AIM OF THE EXERCISE ▸
Every line of the records below from the line with "[through the flow]" up to and including the line with "endpoints found under the setup margin,2,7" must be reproduced exactly, and no line outside that range.

MATERIAL PROVIDED ▸
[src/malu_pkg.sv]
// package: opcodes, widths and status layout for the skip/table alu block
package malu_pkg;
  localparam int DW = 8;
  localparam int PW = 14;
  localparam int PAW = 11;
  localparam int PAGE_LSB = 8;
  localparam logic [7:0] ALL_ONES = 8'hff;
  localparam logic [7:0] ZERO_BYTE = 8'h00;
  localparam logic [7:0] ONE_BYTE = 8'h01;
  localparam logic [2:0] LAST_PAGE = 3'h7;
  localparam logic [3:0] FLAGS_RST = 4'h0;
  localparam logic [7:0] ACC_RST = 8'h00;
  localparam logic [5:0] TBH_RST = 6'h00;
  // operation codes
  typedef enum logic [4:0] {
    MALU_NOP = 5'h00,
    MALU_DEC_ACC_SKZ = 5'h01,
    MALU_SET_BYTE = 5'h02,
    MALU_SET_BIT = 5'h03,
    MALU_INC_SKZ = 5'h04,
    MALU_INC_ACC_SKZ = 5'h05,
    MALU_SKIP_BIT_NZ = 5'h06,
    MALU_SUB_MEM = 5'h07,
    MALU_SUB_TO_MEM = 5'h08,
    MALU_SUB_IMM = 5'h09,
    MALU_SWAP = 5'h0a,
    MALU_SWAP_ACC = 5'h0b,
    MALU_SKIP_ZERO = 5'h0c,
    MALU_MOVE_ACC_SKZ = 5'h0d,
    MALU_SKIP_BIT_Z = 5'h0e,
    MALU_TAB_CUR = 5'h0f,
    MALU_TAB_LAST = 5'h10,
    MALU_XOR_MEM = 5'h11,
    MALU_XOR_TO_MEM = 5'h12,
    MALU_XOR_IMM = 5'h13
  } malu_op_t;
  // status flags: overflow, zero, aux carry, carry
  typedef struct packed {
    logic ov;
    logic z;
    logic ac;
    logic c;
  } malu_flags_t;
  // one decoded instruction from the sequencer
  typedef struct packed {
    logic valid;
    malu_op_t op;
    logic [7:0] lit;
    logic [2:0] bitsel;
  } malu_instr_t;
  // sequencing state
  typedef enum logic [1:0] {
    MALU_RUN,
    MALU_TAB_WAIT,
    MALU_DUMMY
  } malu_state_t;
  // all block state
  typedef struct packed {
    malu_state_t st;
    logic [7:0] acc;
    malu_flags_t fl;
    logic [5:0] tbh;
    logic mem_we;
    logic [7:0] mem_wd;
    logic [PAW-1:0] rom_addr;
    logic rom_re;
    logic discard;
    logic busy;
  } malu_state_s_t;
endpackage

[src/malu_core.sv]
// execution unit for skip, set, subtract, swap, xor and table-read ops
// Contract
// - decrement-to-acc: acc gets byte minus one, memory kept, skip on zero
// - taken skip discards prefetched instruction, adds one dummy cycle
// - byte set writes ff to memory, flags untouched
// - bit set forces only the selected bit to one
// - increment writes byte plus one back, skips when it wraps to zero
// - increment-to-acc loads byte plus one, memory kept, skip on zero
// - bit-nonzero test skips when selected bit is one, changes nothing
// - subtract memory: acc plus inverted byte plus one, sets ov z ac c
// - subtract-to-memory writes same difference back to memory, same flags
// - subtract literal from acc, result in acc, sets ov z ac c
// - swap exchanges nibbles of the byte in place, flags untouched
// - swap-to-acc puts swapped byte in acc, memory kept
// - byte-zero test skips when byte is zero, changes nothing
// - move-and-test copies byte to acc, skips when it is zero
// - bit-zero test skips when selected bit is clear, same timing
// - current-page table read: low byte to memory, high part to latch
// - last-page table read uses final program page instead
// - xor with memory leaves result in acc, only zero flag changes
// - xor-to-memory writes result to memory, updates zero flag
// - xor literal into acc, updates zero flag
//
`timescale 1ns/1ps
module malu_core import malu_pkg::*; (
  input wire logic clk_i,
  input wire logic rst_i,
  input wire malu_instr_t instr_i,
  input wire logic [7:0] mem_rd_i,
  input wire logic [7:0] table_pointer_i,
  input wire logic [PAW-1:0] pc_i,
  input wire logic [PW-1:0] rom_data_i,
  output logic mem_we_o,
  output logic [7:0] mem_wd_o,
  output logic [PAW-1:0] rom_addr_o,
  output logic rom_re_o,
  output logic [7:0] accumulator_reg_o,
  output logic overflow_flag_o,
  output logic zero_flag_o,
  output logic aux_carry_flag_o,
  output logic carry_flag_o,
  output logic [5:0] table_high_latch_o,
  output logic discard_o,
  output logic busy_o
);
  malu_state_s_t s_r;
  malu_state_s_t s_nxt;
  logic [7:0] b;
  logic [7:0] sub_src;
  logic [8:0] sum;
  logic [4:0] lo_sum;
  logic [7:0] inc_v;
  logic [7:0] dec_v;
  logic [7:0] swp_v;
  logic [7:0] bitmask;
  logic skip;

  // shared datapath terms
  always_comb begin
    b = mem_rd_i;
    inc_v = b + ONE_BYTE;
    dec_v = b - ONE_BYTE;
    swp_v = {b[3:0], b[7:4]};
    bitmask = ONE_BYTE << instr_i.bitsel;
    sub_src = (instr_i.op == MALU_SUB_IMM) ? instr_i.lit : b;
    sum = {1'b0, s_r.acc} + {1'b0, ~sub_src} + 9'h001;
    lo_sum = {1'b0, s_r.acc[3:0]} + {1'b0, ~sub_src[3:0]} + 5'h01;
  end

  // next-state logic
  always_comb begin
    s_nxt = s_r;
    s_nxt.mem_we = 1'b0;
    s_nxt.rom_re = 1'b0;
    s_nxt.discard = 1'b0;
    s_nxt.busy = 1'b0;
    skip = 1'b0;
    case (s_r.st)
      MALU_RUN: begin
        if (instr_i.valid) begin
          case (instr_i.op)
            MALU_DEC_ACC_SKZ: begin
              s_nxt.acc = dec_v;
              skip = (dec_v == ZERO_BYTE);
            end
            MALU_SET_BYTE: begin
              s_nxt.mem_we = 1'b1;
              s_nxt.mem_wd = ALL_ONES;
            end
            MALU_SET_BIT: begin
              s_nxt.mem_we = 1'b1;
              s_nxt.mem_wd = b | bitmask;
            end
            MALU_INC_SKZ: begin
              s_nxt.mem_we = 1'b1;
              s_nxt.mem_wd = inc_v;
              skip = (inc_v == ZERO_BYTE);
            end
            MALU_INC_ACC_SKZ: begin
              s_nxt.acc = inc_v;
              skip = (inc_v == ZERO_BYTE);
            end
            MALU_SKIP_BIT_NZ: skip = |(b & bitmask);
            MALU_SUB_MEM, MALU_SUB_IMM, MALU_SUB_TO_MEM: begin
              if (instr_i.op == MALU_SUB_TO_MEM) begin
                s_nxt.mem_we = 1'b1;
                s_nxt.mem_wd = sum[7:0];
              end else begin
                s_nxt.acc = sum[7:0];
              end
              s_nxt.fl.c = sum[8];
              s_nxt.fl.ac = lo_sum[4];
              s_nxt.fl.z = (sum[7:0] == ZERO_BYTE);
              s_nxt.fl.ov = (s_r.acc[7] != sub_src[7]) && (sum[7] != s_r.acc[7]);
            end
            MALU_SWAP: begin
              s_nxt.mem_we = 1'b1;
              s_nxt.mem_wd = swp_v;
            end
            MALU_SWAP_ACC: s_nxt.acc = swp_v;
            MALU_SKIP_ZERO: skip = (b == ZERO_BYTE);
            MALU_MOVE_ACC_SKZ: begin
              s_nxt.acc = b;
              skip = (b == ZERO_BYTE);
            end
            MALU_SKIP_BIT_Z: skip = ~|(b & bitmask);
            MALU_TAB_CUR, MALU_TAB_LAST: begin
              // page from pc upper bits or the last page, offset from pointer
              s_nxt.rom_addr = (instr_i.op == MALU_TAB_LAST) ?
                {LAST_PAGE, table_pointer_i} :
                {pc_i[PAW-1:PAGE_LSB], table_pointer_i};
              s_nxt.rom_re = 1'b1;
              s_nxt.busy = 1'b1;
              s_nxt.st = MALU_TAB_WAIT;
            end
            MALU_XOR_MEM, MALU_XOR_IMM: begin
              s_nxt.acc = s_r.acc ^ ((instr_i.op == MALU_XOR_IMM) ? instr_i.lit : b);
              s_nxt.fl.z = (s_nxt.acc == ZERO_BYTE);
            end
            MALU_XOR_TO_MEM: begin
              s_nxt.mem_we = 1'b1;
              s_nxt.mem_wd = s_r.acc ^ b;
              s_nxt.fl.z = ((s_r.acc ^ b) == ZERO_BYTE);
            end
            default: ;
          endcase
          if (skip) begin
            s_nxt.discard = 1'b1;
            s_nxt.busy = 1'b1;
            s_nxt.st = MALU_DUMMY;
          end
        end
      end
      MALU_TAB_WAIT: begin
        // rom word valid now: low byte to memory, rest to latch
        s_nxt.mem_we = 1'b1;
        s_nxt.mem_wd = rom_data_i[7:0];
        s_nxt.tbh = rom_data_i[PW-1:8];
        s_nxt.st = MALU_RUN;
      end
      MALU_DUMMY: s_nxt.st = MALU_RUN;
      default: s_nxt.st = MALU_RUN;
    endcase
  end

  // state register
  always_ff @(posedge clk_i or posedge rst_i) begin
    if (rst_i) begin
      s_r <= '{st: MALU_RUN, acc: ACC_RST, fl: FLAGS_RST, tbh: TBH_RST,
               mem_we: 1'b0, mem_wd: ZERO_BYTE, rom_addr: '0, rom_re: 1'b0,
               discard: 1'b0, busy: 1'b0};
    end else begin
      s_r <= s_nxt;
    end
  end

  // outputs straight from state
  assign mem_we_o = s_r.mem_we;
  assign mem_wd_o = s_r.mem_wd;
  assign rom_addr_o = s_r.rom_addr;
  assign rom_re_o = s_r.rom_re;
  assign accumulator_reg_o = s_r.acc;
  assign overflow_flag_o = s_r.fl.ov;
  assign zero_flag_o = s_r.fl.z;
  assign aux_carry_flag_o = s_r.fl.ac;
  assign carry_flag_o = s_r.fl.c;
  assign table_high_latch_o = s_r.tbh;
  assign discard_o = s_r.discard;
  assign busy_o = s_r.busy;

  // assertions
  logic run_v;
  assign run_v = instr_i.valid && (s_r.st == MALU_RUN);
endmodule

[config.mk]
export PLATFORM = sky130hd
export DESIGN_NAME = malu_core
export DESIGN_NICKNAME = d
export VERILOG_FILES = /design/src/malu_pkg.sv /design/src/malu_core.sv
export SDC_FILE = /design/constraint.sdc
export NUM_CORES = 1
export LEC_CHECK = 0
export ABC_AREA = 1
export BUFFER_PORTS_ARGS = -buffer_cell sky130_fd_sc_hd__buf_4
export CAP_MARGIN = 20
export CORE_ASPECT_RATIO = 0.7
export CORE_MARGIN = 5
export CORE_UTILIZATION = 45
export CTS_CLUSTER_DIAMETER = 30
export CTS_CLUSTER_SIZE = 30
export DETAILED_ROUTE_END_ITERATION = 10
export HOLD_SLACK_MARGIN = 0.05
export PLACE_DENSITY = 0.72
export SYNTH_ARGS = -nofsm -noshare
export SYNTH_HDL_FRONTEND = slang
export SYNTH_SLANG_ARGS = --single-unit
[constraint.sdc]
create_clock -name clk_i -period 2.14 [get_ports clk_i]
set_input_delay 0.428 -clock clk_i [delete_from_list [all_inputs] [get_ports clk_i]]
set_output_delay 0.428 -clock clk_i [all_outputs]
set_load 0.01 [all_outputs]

--

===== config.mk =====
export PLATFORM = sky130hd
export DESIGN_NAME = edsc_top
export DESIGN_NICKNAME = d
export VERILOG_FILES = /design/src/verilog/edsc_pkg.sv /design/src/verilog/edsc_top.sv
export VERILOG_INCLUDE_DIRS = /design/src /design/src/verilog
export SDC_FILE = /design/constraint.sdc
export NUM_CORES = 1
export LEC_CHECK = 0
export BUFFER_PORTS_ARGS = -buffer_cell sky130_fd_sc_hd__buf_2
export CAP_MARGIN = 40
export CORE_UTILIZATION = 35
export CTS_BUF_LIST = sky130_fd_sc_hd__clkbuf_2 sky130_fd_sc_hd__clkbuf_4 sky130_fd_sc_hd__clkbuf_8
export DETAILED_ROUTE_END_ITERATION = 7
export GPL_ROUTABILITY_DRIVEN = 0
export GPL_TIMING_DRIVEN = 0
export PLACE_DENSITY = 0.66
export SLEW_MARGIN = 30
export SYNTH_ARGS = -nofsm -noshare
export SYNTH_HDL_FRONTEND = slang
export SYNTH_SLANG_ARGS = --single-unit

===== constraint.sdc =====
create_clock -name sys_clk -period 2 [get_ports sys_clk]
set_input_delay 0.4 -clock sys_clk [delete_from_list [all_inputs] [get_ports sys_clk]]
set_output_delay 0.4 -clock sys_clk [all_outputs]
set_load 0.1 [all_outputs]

==

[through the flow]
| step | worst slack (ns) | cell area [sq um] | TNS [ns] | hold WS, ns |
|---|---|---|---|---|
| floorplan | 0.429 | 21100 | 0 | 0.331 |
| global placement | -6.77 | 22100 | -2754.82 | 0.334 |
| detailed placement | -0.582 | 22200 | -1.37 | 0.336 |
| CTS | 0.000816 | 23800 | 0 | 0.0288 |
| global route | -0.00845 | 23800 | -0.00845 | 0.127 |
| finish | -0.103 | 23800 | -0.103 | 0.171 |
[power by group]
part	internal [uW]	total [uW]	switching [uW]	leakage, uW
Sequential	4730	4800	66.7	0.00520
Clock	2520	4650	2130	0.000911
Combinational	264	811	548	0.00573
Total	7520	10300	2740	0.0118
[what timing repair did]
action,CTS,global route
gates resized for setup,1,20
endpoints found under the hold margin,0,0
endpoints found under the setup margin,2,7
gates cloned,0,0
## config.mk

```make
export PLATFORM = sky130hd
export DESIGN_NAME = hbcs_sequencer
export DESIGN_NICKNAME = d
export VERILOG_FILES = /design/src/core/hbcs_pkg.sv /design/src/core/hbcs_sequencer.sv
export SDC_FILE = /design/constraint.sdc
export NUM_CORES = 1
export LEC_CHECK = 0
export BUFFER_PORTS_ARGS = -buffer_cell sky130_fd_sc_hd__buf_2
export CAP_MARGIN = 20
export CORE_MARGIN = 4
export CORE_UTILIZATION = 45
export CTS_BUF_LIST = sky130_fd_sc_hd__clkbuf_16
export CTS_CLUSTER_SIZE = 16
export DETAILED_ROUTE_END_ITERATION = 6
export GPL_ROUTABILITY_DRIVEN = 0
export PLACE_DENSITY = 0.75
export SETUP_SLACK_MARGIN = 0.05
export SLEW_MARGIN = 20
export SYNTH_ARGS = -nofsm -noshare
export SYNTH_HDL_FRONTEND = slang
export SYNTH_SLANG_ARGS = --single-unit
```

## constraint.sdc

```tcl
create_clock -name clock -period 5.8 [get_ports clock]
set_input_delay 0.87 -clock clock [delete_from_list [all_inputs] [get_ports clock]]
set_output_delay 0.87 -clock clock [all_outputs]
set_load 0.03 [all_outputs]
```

RESPONSE TO THIS EXERCISE ▸
[through the flow]
| step | worst slack (ns) | cell area [sq um] | TNS [ns] | hold WS, ns |
|---|---|---|---|---|
| floorplan | 0.429 | 21100 | 0 | 0.331 |
| global placement | -6.77 | 22100 | -2754.82 | 0.334 |
| detailed placement | -0.582 | 22200 | -1.37 | 0.336 |
| CTS | 0.000816 | 23800 | 0 | 0.0288 |
| global route | -0.00845 | 23800 | -0.00845 | 0.127 |
| finish | -0.103 | 23800 | -0.103 | 0.171 |
[power by group]
part	internal [uW]	total [uW]	switching [uW]	leakage, uW
Sequential	4730	4800	66.7	0.00520
Clock	2520	4650	2130	0.000911
Combinational	264	811	548	0.00573
Total	7520	10300	2740	0.0118
[what timing repair did]
action,CTS,global route
gates resized for setup,1,20
endpoints found under the hold margin,0,0
endpoints found under the setup margin,2,7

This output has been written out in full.